A KIRKUS REVIEWS BEST BOOK OF THE YEAR


In her most urgent book yet, New York Times bestselling author Jessica Valenti shines a light on the conservative assault on women’s freedom, cutting through the misinformation and overwhelm to inform, engage, and enrage. From the attacks Americans know about to the ones anti-abortion lawmakers and groups are trying to hide, Valenti details the tactics and horrors that she’s been painstakingly tracking in her acclaimed newsletter, Abortion, Every Day.
 
Abortion gives voice to women’s frustration and outrage in a moment when they’re fed up with being talked over and diminished. And in an election year when abortion is dominating the national conversation, Valenti provides the language, facts, and context readers need to feel confident when talking about the attacks on their bodies and freedom.
 
Abortion is a handbook for the overwhelming majority of Americans who support abortion rights, whether they’re seasoned activists or those just starting to learn. With the wit, expertise, and blunt moral clarity that’s made her writing popular for decades, Valenti offers an essential manifesto in an urgent moment.
Introduction


I’ll be honest, I resent having to write this book. I’m livid that of all the things I could be doing right now, I am defending my humanity. It feels, as a friend of mine once put it, humiliating. Women should not have to convince the world that we are full people worthy of rights, protections, and the ability to control our own bodies. Yet here we are.

And here I am, twenty years after I started writing about feminism, and thirty-two years since I went to my first pro-choice march with my mother as a surly eighth grader.
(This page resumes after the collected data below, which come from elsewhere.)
**src/rtl/mpmc11_app_rd_data_collect.sv**
```systemverilog
// Collects DDR app read beats into lines using the burst length queued per read
// command, and hands completed lines plus tags to the port over valid/ready.
module mpmc11_app_rd_data_collect #(
  parameter int DW        = 128,
  parameter int MAX_BEATS = 4,
  parameter int TAGW      = 8,
  parameter int QDEPTH    = 4
) (
  input  logic                    clk,
  input  logic                    rst,
  input  logic                    cmd_accept,
  input  logic [TAGW-1:0]         cmd_tag,
  input  logic [5:0]              cmd_burst_len,
  input  logic                    rd_data_valid,
  input  logic                    rd_data_end,
  input  logic [DW-1:0]           rd_data,
  output logic                    line_valid,
  input  logic                    line_ready,
  output logic [DW*MAX_BEATS-1:0] line_data,
  output logic [TAGW-1:0]         line_tag,
  output logic                    q_full,
  output logic                    busy,
  output logic                    err_orphan,
  output logic                    err_end,
  output logic                    err_ovf,
  output logic                    err_qovf
);

  localparam int         BW     = (MAX_BEATS > 1) ? $clog2(MAX_BEATS) : 1;
  localparam int         QAW    = (QDEPTH > 1) ? $clog2(QDEPTH) : 1;
  localparam logic [5:0] MAXIDX = 6'(MAX_BEATS - 1);

  typedef enum logic {IDLE, COLLECT} state_t;

  logic [TAGW-1:0] r_q_tag  [QDEPTH];
  logic [BW-1:0]   r_q_blen [QDEPTH];
  logic [QAW-1:0]  r_q_wp, r_q_rp;
  logic [QAW:0]    r_q_cnt;

  state_t          r_state, w_state_nxt;
  logic [BW-1:0]   r_burst_cnt, w_cnt_nxt;
  logic [DW-1:0]   r_asm [MAX_BEATS];
  logic [DW*MAX_BEATS-1:0] w_line;

  logic [DW*MAX_BEATS-1:0] r_ob_data [2];
  logic [TAGW-1:0]         r_ob_tag  [2];
  logic                    r_ob_wp, r_ob_rp;
  logic [1:0]              r_ob_cnt;

  logic            w_q_empty, w_q_full, w_beat, w_last, w_push, w_pop;
  logic            w_xfer, w_ob_push, w_ob_full;
  logic [BW-1:0]   w_blen, w_head_blen;
  logic [TAGW-1:0] w_head_tag;

  assign w_q_empty   = (r_q_cnt == '0);
  assign w_q_full    = (r_q_cnt == (QAW+1)'(QDEPTH));
  assign w_head_blen = r_q_blen[r_q_rp];
  assign w_head_tag  = r_q_tag[r_q_rp];
  assign w_beat      = rd_data_valid && !w_q_empty;
  assign w_last      = w_beat && (r_burst_cnt == w_head_blen);
  assign w_pop       = w_last;
  // A pop in the same cycle frees the slot, so a push at full is still legal then.
  assign w_push      = cmd_accept && (!w_q_full || w_pop);
  assign w_blen      = (cmd_burst_len > MAXIDX) ? BW'(MAXIDX) : BW'(cmd_burst_len);

  assign w_ob_full   = (r_ob_cnt == 2'd2);
  assign w_xfer      = line_valid && line_ready;
  assign w_ob_push   = w_last && (!w_ob_full || w_xfer);

  assign line_valid  = (r_ob_cnt != 2'd0);
  assign line_data   = r_ob_data[r_ob_rp];
  assign line_tag    = r_ob_tag[r_ob_rp];
  assign q_full      = w_q_full;
  assign busy        = !w_q_empty || (r_state == COLLECT) || line_valid;

  always_ff @(posedge clk) begin
    if (w_push) begin
      r_q_tag[r_q_wp]  <= cmd_tag;
      r_q_blen[r_q_wp] <= w_blen;
    end
  end

  always_ff @(posedge clk or posedge rst) begin
    if (rst) begin
      r_q_wp  <= '0;
      r_q_rp  <= '0;
      r_q_cnt <= '0;
    end else begin
      if (w_push) r_q_wp <= r_q_wp + 1'b1;
      if (w_pop)  r_q_rp <= r_q_rp + 1'b1;
      case ({w_push, w_pop})
        2'b10:   r_q_cnt <= r_q_cnt + 1'b1;
        2'b01:   r_q_cnt <= r_q_cnt - 1'b1;
        default: r_q_cnt <= r_q_cnt;
      endcase
    end
  end

  always_ff @(posedge clk or posedge rst) begin
    if (rst) begin
      r_state     <= IDLE;
      r_burst_cnt <= '0;
    end else begin
      r_state     <= w_state_nxt;
      r_burst_cnt <= w_cnt_nxt;
    end
  end

  always_comb begin
    w_state_nxt = r_state;
    w_cnt_nxt   = r_burst_cnt;
    if (w_beat) begin
      if (w_last) begin
        w_state_nxt = IDLE;
        w_cnt_nxt   = '0;
      end else begin
        w_state_nxt = COLLECT;
        w_cnt_nxt   = r_burst_cnt + 1'b1;
      end
    end
  end

  // The first beat of a line zeroes the higher slots so short reads pad with 0.
  always_comb begin
    w_line = '0;
    for (int i = 0; i < MAX_BEATS; i++) begin
      if (BW'(i) == r_burst_cnt)
        w_line[i*DW +: DW] = rd_data;
      else if (r_burst_cnt == '0)
        w_line[i*DW +: DW] = '0;
      else
        w_line[i*DW +: DW] = r_asm[i];
    end
  end

  always_ff @(posedge clk) begin
    if (w_beat) begin
      for (int i = 0; i < MAX_BEATS; i++)
        r_asm[i] <= w_line[i*DW +: DW];
    end
  end

  always_ff @(posedge clk or posedge rst) begin
    if (rst) begin
      for (int i = 0; i < 2; i++) begin
        r_ob_data[i] <= '0;
        r_ob_tag[i]  <= '0;
      end
      r_ob_wp  <= 1'b0;
      r_ob_rp  <= 1'b0;
      r_ob_cnt <= 2'd0;
    end else begin
      if (w_ob_push) begin
        r_ob_data[r_ob_wp] <= w_line;
        r_ob_tag[r_ob_wp]  <= w_head_tag;
        r_ob_wp            <= ~r_ob_wp;
      end
      if (w_xfer) r_ob_rp <= ~r_ob_rp;
      case ({w_ob_push, w_xfer})
        2'b10:   r_ob_cnt <= r_ob_cnt + 1'b1;
        2'b01:   r_ob_cnt <= r_ob_cnt - 1'b1;
        default: r_ob_cnt <= r_ob_cnt;
      endcase
    end
  end

  always_ff @(posedge clk or posedge rst) begin
    if (rst) begin
      err_orphan <= 1'b0;
      err_end    <= 1'b0;
      err_ovf    <= 1'b0;
      err_qovf   <= 1'b0;
    end else begin
      if (rd_data_valid && w_q_empty)                              err_orphan <= 1'b1;
      if (w_beat && (rd_data_end != (r_burst_cnt == w_head_blen))) err_end    <= 1'b1;
      if (w_last && w_ob_full && !w_xfer)                          err_ovf    <= 1'b1;
      if (cmd_accept && w_q_full && !w_pop)                        err_qovf   <= 1'b1;
    end
  end

endmodule

```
Today I am even more surly. Because now I have a thirteen-year-old daughter—young enough to sleep with a teddy bear, but old enough to be forced to carry a pregnancy against her will.

It was her I cried for the night the Dobbs decision was leaked. I remember crawling into bed with my husband and sobbing. Wailing, really. I kept saying, “My daughter, my daughter.” A mother’s job is to protect her children. How could I possibly do that now?

A few weeks later the Supreme Court made it official: its decision in Dobbs v. Jackson Women’s Health Organization overturned Roe v. Wade and decades of protection for abortion rights.

The prevailing justices, two of whom are accused sexual predators, ruled that in order for a right to be valid, if it isn’t mentioned in the Constitution, it must be “deeply rooted in this Nation’s history and tradition” and “implicit in the concept of ordered liberty.” Abortion, they said, was neither.* Feminists, called hysterical for warning that the end of Roe was near, knew this was coming and spent years strategizing on what to do when it finally happened. That prescience didn’t make the decision feel any less like a punch to the gut. Can you ever really be prepared for your country to tell you that you’re less than human?

Because let’s be clear, that’s what this decision was—the decimation not just of reproductive rights but of women’s citizenship. Overturning Roe was just a means to that end. The powerful coalition of extremist organizations† that spent decades working toward this moment weren’t really interested in abortion, but in what ending abortion meant for their broader goals: a return to forced traditional gender roles, a forced gender binary, a culture and politics ruled by white supremacist patriarchy where women had no power, and the punishment of anyone who deviates from it all.

In short: They want to go backwards. It is not a coincidence that the abortion ban upheld in Arizona in 2024, for example, was a law adopted in 1864—a time before women had the right to vote, and when the legislature was led by a man who liked to marry twelveand fourteen-year-old girls.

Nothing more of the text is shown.